Glacier de Bossons near Chamonix, Mont Blanc

Glaciers – The Fascination of Eternal Ice

Glaciers are a defining element of high Alpine environments. Early visitors of the European Alps were stunned by the mighty ice tongues which advanced deep into the valleys. The beauty of the chaotic puzzle of icy towers, deep crevasses and white snow in the high summit regions soon attracted curious travellers from far away. For the local people alpine glaciers were at best a supplier of much wanted cooling ice (long before the invention of the refrigerator) and at worst a continuous thread of much feared natural disasters such as flooding caused by the outbreak of glacier lakes.

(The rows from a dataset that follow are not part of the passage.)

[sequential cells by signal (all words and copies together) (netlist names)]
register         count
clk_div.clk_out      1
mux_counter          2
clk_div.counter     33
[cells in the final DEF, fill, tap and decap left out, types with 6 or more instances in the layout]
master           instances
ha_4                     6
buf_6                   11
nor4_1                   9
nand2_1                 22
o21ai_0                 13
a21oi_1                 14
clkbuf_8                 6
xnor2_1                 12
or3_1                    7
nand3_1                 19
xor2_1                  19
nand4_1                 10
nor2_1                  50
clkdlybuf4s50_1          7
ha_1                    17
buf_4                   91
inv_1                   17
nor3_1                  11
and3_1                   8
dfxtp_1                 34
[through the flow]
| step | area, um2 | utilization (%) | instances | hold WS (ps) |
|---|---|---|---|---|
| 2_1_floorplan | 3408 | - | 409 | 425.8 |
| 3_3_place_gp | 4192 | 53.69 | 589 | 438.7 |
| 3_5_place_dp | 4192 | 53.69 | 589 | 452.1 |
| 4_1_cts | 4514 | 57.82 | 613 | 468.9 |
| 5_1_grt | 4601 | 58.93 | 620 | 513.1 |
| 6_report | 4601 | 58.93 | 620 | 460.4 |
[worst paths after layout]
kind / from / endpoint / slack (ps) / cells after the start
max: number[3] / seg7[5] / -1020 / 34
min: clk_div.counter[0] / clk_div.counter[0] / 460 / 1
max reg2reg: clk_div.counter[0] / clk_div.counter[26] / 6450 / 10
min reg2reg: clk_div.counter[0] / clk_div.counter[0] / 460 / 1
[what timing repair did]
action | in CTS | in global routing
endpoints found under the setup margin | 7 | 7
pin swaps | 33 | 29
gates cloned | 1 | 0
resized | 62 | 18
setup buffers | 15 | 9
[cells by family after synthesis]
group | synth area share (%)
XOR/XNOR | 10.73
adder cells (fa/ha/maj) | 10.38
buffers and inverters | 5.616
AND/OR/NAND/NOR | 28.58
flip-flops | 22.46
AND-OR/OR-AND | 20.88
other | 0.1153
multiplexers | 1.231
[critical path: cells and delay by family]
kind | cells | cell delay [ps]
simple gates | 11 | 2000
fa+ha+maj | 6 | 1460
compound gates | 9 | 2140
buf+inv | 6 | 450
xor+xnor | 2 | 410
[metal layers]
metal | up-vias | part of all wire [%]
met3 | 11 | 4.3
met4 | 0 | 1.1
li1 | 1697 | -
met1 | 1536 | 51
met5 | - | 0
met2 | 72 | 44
===== flow/design.v =====
module CmpAdd(A, B, Dout);
    input [31:0] A, B;
    output [31:0] Dout;
    wire signed [15:0] Ar, Ai, Br, Bi, Dr, Di;
    assign {Ar, Ai} = A;
    assign {Br, Bi} = B;
    assign Dr = Ar + Br;
    assign Di = Ai + Bi;
    assign Dout = {Dr, Di};
endmodule
module CmpMul_SR10(A, B, Dout);
    input [31:0] A, B;
    output [31:0] Dout;
    wire signed [15:0] Ar, Ai, Br, Bi;
    wire signed [31:0] Tr, Ti, Tr1, Ti1, Tr2, Ti2;
    assign {Ar, Ai} = A;
    assign {Br, Bi} = B;
    assign Tr1 = Ar * Br;
    assign Ti1 = Ai * Bi;
    assign Tr2 = Ar * Bi;
    assign Ti2 = Ai * Br;
    assign Tr = Tr1 - Ti1;
    assign Ti = Tr2 + Ti2;
    assign Dout = {Tr[25:10], Ti[25:10]};
endmodule
module CmpSub(A, B, Dout);
    input [31:0] A, B;
    output [31:0] Dout;
    wire signed [15:0] Ar, Ai, Br, Bi, Dr, Di;
    assign {Ar, Ai} = A;
    assign {Br, Bi} = B;
    assign Dr = Ar - Br;
    assign Di = Ai - Bi;
    assign Dout = {Dr, Di};
endmodule
module FFT16(reset, clk, en, Bus_in, Bus_out);
    input reset, clk, en;
    input [16*32-1:0] Bus_in;
    output [16*32-1:0] Bus_out;
    wire [8*32-1:0] W1, W2, W3, W4;
    wire [16*32-1:0] BS1_out, BS2_out, BS3_out, BS4_out;
    assign W1 = {
        32'hFC4EFE78,   
        32'hFD2CFD4C,   
        32'hFE78FC4E,   
        32'h0000FC00,   
        32'h0188FC4E,   
        32'h02D4FD4C,   
        32'h03B2FE78,   
        32'h04000000    
    };
    assign W2 = {
        32'hFD2CFD4C,   
        32'h0000FC00,   
        32'h02D4FD4C,   
        32'h04000000,   
        32'hFD2CFD4C,   
        32'h0000FC00,   
        32'h02D4FD4C,   
        32'h04000000    
    };
    assign W3 = {
		 32'h0000FC00,   
		 32'h04000000,   
		 32'h0000FC00,   
		 32'h04000000,   
		 32'h0000FC00,   
		 32'h04000000,   
		 32'h0000FC00,   
		 32'h04000000    
	};
    assign W4 = {
        32'h04000000, 32'h04000000,
        32'h04000000, 32'h04000000,
        32'h04000000, 32'h04000000,
        32'h04000000, 32'h04000000
    };
    Stag1 SU0(reset, clk, en, Bus_in,   W1, BS1_out);
    Stag2 SU1(reset, clk, en, BS1_out,  W2, BS2_out);
    Stag3 SU2(reset, clk, en, BS2_out,  W3, BS3_out);
    Stag4 SU3(reset, clk, en, BS3_out,  W4, BS4_out);
    assign Bus_out = BS4_out;
endmodule
module FFT16_RTL (
    input clk,
    input reset,
    input             load_en,         
    input [31:0]      serial_data_in,  
    output reg [31:0] serial_data_out,  
    output reg        data_out_valid,   
    output reg        fft_done,         
    output reg        fft_core_en         
);
    wire [16*32-1:0] internal_bus_in;   
    wire [16*32-1:0] internal_bus_out;  
    reg [31:0] buffer_ram [0:15];       
    reg [3:0] load_counter;             
    integer   i;                        
    reg       trigger_fft_next_cycle;   
    reg       fft_start;              
    reg start_pipe_s0, start_pipe_s1, start_pipe_s2, start_pipe_s3;
    reg [16*32-1:0] internal_result_reg; 
    reg [3:0]       unload_counter;      
    reg             unloading_active;    
    FFT16 uut_fft_core (
        .reset(reset),
        .clk(clk),
        .en(fft_core_en),  
        .Bus_in(internal_bus_in),
        .Bus_out(internal_bus_out)
    );
    genvar gi;
    generate
        for (gi = 0; gi < 16; gi = gi + 1) begin : RAM_PACK_LOOP
            assign internal_bus_in[gi*32 +: 32] = buffer_ram[gi];
        end
    endgenerate
    always @(posedge clk) begin
        if (reset) begin
            load_counter           <= 4'd0;
            fft_start              <= 1'b0;
            fft_done               <= 1'b0;
            data_out_valid         <= 1'b0;
            serial_data_out        <= 32'd0;
            unloading_active       <= 1'b0;
            unload_counter         <= 4'd0;
            trigger_fft_next_cycle <= 1'b0;
            start_pipe_s0          <= 1'b0;
            start_pipe_s1          <= 1'b0;
            start_pipe_s2          <= 1'b0;
            start_pipe_s3          <= 1'b0;
            fft_core_en            <= 1'b0;  
        end
        else begin
            fft_start              <= trigger_fft_next_cycle;
            trigger_fft_next_cycle <= 1'b0;  
            fft_done               <= 1'b0;
            data_out_valid         <= 1'b0;
            if (trigger_fft_next_cycle) begin
                fft_core_en <= 1'b1;
            end
            if (unloading_active) begin
                data_out_valid  <= 1'b1; 
                serial_data_out <= internal_result_reg[unload_counter*32 +: 32];
                if (unload_counter == 4'd15) begin
                    unloading_active <= 1'b0;  
                    fft_done         <= 1'b1;  
                    fft_core_en      <= 1'b0;  
                end
                else begin
                    unload_counter <= unload_counter + 1;
                end
            end
            else if (load_en && !fft_core_en) begin
                buffer_ram[load_counter] <= serial_data_in;
                if (load_counter == 4'd15) begin
                    load_counter <= 4'd0;     
                    trigger_fft_next_cycle <= 1'b1;  
                end
                else begin
                    load_counter <= load_counter + 1;
                end
            end
            start_pipe_s0 <= fft_start;  
            start_pipe_s1 <= start_pipe_s0;
            start_pipe_s2 <= start_pipe_s1;
            start_pipe_s3 <= start_pipe_s2;
            if (start_pipe_s3) begin
                internal_result_reg <= internal_bus_out;
                unloading_active    <= 1'b1;
                unload_counter      <= 4'd0;
            end
        end
    end
endmodule
module SandeTukey(A, B, W, Aout, Bout);
    input [31:0] A, B, W;
    output [31:0] Aout, Bout;
    wire [31:0] X;
    CmpAdd U0(A, B, Aout);
    CmpSub U1(A, B, X);
    CmpMul_SR10 U2(X, W, Bout);
endmodule
module Stag1(reset, clk, en, Bus_in, W_in, Bus_out);
    input reset, clk, en;
    input [16*32-1:0] Bus_in;
    input [8*32-1:0] W_in;
    output [16*32-1:0] Bus_out;
    wire [31:0] Din[0:15], nDout[0:15], W[0:7];
    reg [31:0] Dout[0:15];
    integer i;
    always @(posedge clk) begin
        if(reset) begin
            for(i = 0; i <= 15; i = i + 1) begin
                Dout[i] <= 32'd0;
            end
        end
        else begin
            if(en) begin
                for(i = 0; i <= 15; i = i + 1) begin
                    Dout[i] <= nDout[i];
                end
            end
        end
    end
    assign Bus_out = {Dout[15], Dout[14], Dout[13], Dout[12],
                      Dout[11], Dout[10], Dout[9],  Dout[8],
                      Dout[7],  Dout[6],  Dout[5],  Dout[4],
                      Dout[3],  Dout[2],  Dout[1],  Dout[0]};
    assign {Din[15], Din[14], Din[13], Din[12],
            Din[11], Din[10], Din[9],  Din[8],
            Din[7],  Din[6],  Din[5],  Din[4],
            Din[3],  Din[2],  Din[1],  Din[0]} = Bus_in;
    assign {W[7], W[6], W[5], W[4],
            W[3], W[2], W[1], W[0]} = W_in;
    genvar gi;
    generate
        for(gi = 0; gi <= 7; gi = gi + 1) begin : TK_Loop1
            SandeTukey UTK(
                Din[gi],
                Din[gi + 8],
                W[gi],
                nDout[gi],
                nDout[gi + 8]
            );
        end
    endgenerate
endmodule
module Stag2(reset, clk, en, Bus_in, W_in, Bus_out);
    input reset, clk, en;
    input [16*32-1:0] Bus_in;
    input [8*32-1:0] W_in;
    output [16*32-1:0] Bus_out;
    wire [31:0] Din[0:15], nDout[0:15], W[0:7];
    reg [31:0] Dout[0:15];
    integer i;
    always @(posedge clk) begin
        if(reset) begin
            for(i = 0; i <= 15; i = i + 1) begin
                Dout[i] <= 32'd0;
            end
        end
        else begin
            if(en) begin
                for(i = 0; i <= 15; i = i + 1) begin
                    Dout[i] <= nDout[i];
                end
            end
        end
    end
    assign Bus_out = {Dout[15], Dout[14], Dout[13], Dout[12],
                      Dout[11], Dout[10], Dout[9],  Dout[8],
                      Dout[7],  Dout[6],  Dout[5],  Dout[4],
                      Dout[3],  Dout[2],  Dout[1],  Dout[0]};
    assign {Din[15], Din[14], Din[13], Din[12],
            Din[11], Din[10], Din[9],  Din[8],
            Din[7],  Din[6],  Din[5],  Din[4],
            Din[3],  Din[2],  Din[1],  Din[0]} = Bus_in;
    assign {W[7], W[6], W[5], W[4],
            W[3], W[2], W[1], W[0]} = W_in;
    genvar gii;
    generate
        for(gii = 0; gii <= 3; gii = gii + 1) begin : TK_Loop2
            SandeTukey UTK_A(
                Din[gii],
                Din[gii + 4],
                W[gii],
                nDout[gii],
                nDout[gii + 4]
            );
            SandeTukey UTK_B(
                Din[gii + 8],
                Din[gii + 12],
                W[gii + 4],
                nDout[gii + 8],
                nDout[gii + 12]
            );
        end
    endgenerate
endmodule
module Stag3(reset, clk, en, Bus_in, W_in, Bus_out);
    input reset, clk, en;
    input [16*32-1:0] Bus_in;
    input [8*32-1:0] W_in;
    output [16*32-1:0] Bus_out;
    wire [31:0] Din[0:15], nDout[0:15], W[0:7];
    reg [31:0] Dout[0:15];
    integer i;
    always @(posedge clk) begin
        if(reset) begin
            for(i = 0; i <= 15; i = i + 1) begin
                Dout[i] <= 32'd0;
            end
        end
        else begin
            if(en) begin
                for(i = 0; i <= 15; i = i + 1) begin
                    Dout[i] <= nDout[i];
                end
            end
        end
    end
    assign Bus_out = {Dout[15], Dout[14], Dout[13], Dout[12],
                      Dout[11], Dout[10], Dout[9],  Dout[8],
                      Dout[7],  Dout[6],  Dout[5],  Dout[4],
                      Dout[3],  Dout[2],  Dout[1],  Dout[0]};
    assign {Din[15], Din[14], Din[13], Din[12],
            Din[11], Din[10], Din[9],  Din[8],
            Din[7],  Din[6],  Din[5],  Din[4],
            Din[3],  Din[2],  Din[1],  Din[0]} = Bus_in;
    assign {W[7], W[6], W[5], W[4],
            W[3], W[2], W[1], W[0]} = W_in;
    genvar giii;
    generate
        for(giii = 0; giii <= 1; giii = giii + 1) begin : TK_Loop3
			  SandeTukey U0(Din[giii],Din[giii+2],W[giii],nDout[giii],nDout[giii+2]);
			  SandeTukey U1(Din[giii+4],Din[giii+6],W[giii+2],nDout[giii+4],nDout[giii+6]);
			  SandeTukey U2(Din[giii+8],Din[giii+10],W[giii+4],nDout[giii+8],nDout[giii+10]);
			  SandeTukey U3(Din[giii+12],Din[giii+14],W[giii+6],nDout[giii+12],nDout[giii+14]);
        end
    endgenerate
endmodule
module Stag4(reset, clk, en, Bus_in, W_in, Bus_out);
    input reset, clk, en;
    input [16*32-1:0] Bus_in;
    input [8*32-1:0] W_in;
    output [16*32-1:0] Bus_out;
    wire [31:0] Din[0:15], nDout[0:15], W[0:7];
    reg [31:0] Dout[0:15];
    integer i;
    always @(posedge clk) begin
        if(reset) begin
            for(i = 0; i <= 15; i = i + 1) begin
                Dout[i] <= 32'd0;
            end
        end
        else begin
            if(en) begin
                for(i = 0; i <= 15; i = i + 1) begin
                    Dout[i]<= nDout[i];
                end
            end
        end
    end
    assign Bus_out = {Dout[15], Dout[14], Dout[13], Dout[12],
                      Dout[11], Dout[10], Dout[9],  Dout[8],
                      Dout[7],  Dout[6],  Dout[5],  Dout[4],
                      Dout[3],  Dout[2],  Dout[1],  Dout[0]};
    assign {Din[15], Din[14], Din[13], Din[12],
            Din[11], Din[10], Din[9],  Din[8],
            Din[7],  Din[6],  Din[5],  Din[4],
            Din[3],  Din[2],  Din[1],  Din[0]} = Bus_in;
    assign {W[7], W[6], W[5], W[4],
            W[3], W[2], W[1], W[0]} = W_in;
    SandeTukey UTK0(Din[0],  Din[1],  W[0], nDout[0],  nDout[8]);    
    SandeTukey UTK1(Din[2],  Din[3],  W[1], nDout[4],  nDout[12]);   
    SandeTukey UTK2(Din[4],  Din[5],  W[2], nDout[2],  nDout[10]);   
    SandeTukey UTK3(Din[6],  Din[7],  W[3], nDout[6],  nDout[14]);   
    SandeTukey UTK4(Din[8],  Din[9],  W[4], nDout[1],  nDout[9]);    
    SandeTukey UTK5(Din[10], Din[11], W[5], nDout[5],  nDout[13]);   
    SandeTukey UTK6(Din[12], Din[13], W[6], nDout[3],  nDout[11]);   
    SandeTukey UTK7(Din[14], Din[15], W[7], nDout[7],  nDout[15]);   
endmodule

Today glaciers belong to the most visited attractions of the Alps and millions of visitors are stunned by their amazing beauty and the grandeur of the eternal ice in the midst of the summer.

The Aletsch glacier in Switzerland (ca. 1890). It is still the largest glacier of the Alps.
The Aletsch glacier in Switzerland (ca. 1890). It is still the largest glacier of the Alps.

Crevasses at the Ochsentaler Glacier below the Piz Buin (Silvretta, Austria)
Crevasses at the Ochsentaler Glacier below the Piz Buin (Silvretta, Austria)
Elements of a glacier. Source: R.W.Christopherson (1992): Geosystems. An Introduction to Physical Geography. MacMillan.
Elements of a glacier. Source: R.W.Christopherson (1992): Geosystems. An Introduction to Physical Geography. MacMillan.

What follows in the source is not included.